Ototrema schildti

Scientific classification
- Kingdom: Animalia
- Phylum: Platyhelminthes
- Class: Trematoda
- Order: Plagiorchiida
- Family: Lecithodendriidae
- Genus: Ototrema
- Species: O. schildti
- Binomial name: Ototrema schildti Font, 1978

= Ototrema schildti =

- Genus: Ototrema
- Species: schildti
- Authority: Font, 1978

Species of fluke

Ototrema schildti is a species of trematode that parasitizes bats.
It was described as a new species in 1978.
O. schildti was initially discovered in the intestine of a little brown bat in the U.S. state of Wisconsin.
Little brown bats have the highest concentration of O. schildti in September and October.
It can be a locally common parasite; in one population in Wisconsin, 97% of examined little brown bats were infected by O. schildti, with one bat containing 623 individuals.

==Description==
Ototrema schildti has an aspinose body measuring 346 to 421 μm long and 181 to 253 μm wide. The oral sucker is 55 to 71 μm long and 61 to 79 μm wide. When the ventrolateral papillae are viewed at an oblique angle they become conspicuous. The trematode lacks a prepharynx and the pharynx is 11 to 20 μm long and 22 to 25 μm wide. The ceca do not extend to the testes. At midlevel the acetabulum measures 55 to 71 μm in diameter. The equatorial and subspherical testes are 44 to 66 μm in diameter.

The curved cirrus sac is 80 to 173 μm long and 33 to 52 μm wide. The sac extends from the dorsal region to reaching or overlapping the acetabulum. It extends anteriorly to the cecal bifurcation, and recurves towards the genital pore in front of the acetabulum. The cirrus is often extended and covered with long and sharp spines. The vasa efferentia unite at the base of the cirrus sac to form an internally winding seminal vesicle.

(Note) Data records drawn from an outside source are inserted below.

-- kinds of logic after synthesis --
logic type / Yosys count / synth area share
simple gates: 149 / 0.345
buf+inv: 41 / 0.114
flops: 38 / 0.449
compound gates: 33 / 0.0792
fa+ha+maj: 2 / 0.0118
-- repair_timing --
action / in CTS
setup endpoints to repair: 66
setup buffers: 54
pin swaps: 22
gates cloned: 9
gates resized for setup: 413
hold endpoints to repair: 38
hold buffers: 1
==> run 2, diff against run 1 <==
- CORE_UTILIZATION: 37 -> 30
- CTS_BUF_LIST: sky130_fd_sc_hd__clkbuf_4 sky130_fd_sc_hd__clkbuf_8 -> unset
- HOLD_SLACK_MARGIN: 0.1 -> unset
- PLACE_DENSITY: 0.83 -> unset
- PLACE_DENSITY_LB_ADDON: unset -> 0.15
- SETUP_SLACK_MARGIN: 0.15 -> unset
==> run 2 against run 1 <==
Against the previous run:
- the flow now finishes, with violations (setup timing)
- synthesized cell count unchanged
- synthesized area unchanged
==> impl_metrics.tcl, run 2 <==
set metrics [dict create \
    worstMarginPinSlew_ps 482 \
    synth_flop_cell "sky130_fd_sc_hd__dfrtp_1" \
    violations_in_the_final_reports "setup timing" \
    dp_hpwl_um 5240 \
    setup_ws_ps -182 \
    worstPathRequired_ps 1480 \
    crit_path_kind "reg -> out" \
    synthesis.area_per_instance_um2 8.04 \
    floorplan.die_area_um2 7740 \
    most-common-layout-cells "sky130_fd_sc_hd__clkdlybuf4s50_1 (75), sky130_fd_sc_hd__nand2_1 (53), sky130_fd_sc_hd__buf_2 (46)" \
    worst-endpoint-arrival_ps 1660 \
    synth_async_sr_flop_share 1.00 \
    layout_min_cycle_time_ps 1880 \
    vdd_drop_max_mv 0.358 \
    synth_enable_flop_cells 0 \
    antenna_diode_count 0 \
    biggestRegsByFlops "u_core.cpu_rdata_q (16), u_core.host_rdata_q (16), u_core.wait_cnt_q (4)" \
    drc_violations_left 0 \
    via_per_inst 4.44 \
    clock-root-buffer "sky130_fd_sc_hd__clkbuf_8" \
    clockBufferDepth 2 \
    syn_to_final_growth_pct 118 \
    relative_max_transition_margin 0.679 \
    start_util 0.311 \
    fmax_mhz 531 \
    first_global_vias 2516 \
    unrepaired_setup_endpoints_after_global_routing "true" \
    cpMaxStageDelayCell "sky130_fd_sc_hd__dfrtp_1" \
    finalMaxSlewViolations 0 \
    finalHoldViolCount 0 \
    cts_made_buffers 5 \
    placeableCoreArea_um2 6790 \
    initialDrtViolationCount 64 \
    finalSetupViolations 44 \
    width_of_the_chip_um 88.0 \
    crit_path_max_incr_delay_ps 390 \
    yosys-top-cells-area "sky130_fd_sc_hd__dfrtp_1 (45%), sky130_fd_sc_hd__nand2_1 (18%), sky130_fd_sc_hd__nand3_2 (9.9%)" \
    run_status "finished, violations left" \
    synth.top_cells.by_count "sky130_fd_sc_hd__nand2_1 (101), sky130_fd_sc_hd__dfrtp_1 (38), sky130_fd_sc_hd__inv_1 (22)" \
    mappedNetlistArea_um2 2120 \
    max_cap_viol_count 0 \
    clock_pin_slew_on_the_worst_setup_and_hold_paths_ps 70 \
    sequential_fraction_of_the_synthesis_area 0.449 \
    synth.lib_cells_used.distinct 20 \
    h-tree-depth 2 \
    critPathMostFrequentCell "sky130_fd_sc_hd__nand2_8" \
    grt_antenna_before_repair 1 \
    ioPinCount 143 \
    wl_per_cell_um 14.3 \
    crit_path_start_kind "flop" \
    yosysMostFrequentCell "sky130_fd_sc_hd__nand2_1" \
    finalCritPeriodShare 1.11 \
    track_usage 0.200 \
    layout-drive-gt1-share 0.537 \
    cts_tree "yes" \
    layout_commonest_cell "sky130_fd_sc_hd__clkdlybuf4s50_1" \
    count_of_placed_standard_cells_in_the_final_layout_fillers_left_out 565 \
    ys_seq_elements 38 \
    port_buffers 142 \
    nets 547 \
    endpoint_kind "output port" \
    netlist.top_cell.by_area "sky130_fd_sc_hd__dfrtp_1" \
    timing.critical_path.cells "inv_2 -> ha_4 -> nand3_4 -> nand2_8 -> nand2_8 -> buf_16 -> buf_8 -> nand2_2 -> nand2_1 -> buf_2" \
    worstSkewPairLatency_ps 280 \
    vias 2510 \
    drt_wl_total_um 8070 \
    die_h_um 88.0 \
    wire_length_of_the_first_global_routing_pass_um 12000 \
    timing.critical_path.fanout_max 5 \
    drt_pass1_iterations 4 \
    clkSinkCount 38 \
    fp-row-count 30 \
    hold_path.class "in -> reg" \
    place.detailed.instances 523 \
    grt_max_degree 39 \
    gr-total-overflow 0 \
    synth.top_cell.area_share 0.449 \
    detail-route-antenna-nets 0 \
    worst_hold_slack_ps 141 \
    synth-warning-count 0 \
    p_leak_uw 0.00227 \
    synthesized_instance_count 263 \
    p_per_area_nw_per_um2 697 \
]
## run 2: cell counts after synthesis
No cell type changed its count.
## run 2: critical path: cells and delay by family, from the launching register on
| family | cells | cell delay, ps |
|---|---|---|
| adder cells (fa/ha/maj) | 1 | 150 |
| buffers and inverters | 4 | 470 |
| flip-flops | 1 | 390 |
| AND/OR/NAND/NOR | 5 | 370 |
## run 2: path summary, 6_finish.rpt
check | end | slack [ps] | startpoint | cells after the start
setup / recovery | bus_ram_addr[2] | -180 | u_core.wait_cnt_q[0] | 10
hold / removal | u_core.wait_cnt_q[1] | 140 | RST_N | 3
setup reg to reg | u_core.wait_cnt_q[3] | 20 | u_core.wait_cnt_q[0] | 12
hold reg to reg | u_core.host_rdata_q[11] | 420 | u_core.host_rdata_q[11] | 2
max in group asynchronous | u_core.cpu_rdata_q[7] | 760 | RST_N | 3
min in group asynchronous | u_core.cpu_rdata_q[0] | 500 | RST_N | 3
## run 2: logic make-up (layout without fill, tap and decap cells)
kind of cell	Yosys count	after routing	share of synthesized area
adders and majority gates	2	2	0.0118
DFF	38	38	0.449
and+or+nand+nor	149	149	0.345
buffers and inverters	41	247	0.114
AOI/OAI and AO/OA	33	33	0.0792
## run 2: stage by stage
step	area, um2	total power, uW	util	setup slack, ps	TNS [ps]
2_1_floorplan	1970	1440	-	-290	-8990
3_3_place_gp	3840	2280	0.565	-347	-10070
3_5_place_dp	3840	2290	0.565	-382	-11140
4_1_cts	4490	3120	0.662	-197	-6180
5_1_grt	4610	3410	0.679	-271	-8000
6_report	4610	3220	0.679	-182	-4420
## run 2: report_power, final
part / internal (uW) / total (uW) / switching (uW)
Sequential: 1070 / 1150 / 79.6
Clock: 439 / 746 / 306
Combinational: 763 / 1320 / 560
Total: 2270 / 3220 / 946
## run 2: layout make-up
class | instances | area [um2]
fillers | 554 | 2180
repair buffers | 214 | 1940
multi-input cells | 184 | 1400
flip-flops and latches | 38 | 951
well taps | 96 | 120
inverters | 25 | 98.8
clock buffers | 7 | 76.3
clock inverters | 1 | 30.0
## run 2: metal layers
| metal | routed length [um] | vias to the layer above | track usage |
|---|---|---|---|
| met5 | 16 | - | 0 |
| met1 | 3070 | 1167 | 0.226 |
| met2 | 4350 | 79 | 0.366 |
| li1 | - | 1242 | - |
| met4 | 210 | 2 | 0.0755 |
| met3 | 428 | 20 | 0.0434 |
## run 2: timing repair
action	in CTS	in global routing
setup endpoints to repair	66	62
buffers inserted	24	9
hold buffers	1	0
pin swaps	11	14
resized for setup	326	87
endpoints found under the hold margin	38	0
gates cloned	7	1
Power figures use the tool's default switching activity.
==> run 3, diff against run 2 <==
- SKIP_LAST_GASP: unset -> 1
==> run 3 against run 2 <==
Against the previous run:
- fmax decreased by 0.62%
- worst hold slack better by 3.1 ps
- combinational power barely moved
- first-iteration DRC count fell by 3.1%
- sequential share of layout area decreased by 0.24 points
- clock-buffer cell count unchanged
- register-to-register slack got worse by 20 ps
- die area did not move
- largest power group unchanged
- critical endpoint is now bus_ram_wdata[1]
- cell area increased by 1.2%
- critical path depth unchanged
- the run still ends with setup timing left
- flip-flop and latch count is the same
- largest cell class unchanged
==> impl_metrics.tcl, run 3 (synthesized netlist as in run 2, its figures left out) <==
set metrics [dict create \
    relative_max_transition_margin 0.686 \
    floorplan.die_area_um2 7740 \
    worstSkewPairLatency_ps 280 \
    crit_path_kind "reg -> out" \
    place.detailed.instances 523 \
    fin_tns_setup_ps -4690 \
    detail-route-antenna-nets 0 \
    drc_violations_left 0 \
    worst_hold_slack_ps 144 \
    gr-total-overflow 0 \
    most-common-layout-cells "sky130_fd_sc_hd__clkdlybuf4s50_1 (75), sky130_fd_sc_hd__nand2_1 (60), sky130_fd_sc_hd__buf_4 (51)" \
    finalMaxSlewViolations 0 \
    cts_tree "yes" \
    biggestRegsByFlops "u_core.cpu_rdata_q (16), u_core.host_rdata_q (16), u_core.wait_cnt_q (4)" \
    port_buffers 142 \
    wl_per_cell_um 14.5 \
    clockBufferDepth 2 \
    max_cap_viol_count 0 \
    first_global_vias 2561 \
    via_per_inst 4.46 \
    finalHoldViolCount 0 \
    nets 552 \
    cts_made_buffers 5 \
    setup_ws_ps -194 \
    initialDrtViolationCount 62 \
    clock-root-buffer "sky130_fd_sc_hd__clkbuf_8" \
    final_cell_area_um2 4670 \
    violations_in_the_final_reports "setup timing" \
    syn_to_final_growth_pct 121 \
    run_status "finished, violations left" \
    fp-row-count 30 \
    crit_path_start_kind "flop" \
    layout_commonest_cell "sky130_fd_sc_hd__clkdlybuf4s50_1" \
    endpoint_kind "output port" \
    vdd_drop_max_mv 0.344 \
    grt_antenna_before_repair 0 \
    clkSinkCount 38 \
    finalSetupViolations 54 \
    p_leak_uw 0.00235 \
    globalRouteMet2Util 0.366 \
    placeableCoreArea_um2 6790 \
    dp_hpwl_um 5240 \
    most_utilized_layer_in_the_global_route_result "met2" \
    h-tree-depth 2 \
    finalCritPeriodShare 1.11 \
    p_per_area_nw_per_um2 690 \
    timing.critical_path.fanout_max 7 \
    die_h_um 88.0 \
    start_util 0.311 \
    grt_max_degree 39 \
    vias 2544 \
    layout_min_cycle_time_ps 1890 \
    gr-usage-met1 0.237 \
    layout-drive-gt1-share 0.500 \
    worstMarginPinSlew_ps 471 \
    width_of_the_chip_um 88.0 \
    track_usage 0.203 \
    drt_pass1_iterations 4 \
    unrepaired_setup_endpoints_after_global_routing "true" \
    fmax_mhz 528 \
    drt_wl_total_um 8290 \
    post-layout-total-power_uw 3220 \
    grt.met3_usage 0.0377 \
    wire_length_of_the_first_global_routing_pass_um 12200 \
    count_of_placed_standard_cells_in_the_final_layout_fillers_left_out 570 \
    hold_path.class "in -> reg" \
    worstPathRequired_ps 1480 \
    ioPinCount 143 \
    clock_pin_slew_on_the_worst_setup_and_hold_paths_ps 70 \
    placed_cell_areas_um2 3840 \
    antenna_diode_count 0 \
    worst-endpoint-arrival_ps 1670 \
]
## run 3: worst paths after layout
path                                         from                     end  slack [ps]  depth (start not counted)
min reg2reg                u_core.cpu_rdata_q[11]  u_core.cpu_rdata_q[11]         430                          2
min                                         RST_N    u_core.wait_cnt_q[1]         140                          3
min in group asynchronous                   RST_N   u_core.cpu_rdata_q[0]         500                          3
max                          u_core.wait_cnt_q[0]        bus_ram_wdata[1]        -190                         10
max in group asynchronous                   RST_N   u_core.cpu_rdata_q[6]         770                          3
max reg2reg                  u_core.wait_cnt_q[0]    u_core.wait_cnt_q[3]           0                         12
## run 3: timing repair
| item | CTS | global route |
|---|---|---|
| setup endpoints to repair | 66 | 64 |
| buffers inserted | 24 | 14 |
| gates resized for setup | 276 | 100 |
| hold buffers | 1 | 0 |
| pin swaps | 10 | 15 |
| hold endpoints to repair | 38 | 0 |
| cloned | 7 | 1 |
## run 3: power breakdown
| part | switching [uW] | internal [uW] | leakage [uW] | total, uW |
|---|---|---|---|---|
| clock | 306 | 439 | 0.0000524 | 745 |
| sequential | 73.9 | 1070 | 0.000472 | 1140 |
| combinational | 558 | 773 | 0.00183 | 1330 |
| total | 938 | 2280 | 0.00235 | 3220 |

The ovoid ovary measures 55 to 77 μm long and 40 to 71 μm wide. The ovary has smooth contours and posteriorly tapers towards the oviduct. The seminal recepticale is bipartite and has a long Laurer's canal that rises from the distal ends, extending posteriorly and dorsally. The finely dissected vitellaria are present in lateral fields and do not overlap medially. The vitellaria are in the region between the oral sucker and ceca. The many-coiled uterus fills the posterior section of the body.

The genital pore is median and immediately preacetabular. The oval, operculate eggs measure 18 to 21 μm long and 9 to 11 μm wide. The V-shaped bladder is hidden by the many coils of the uterus, and extends to the testes.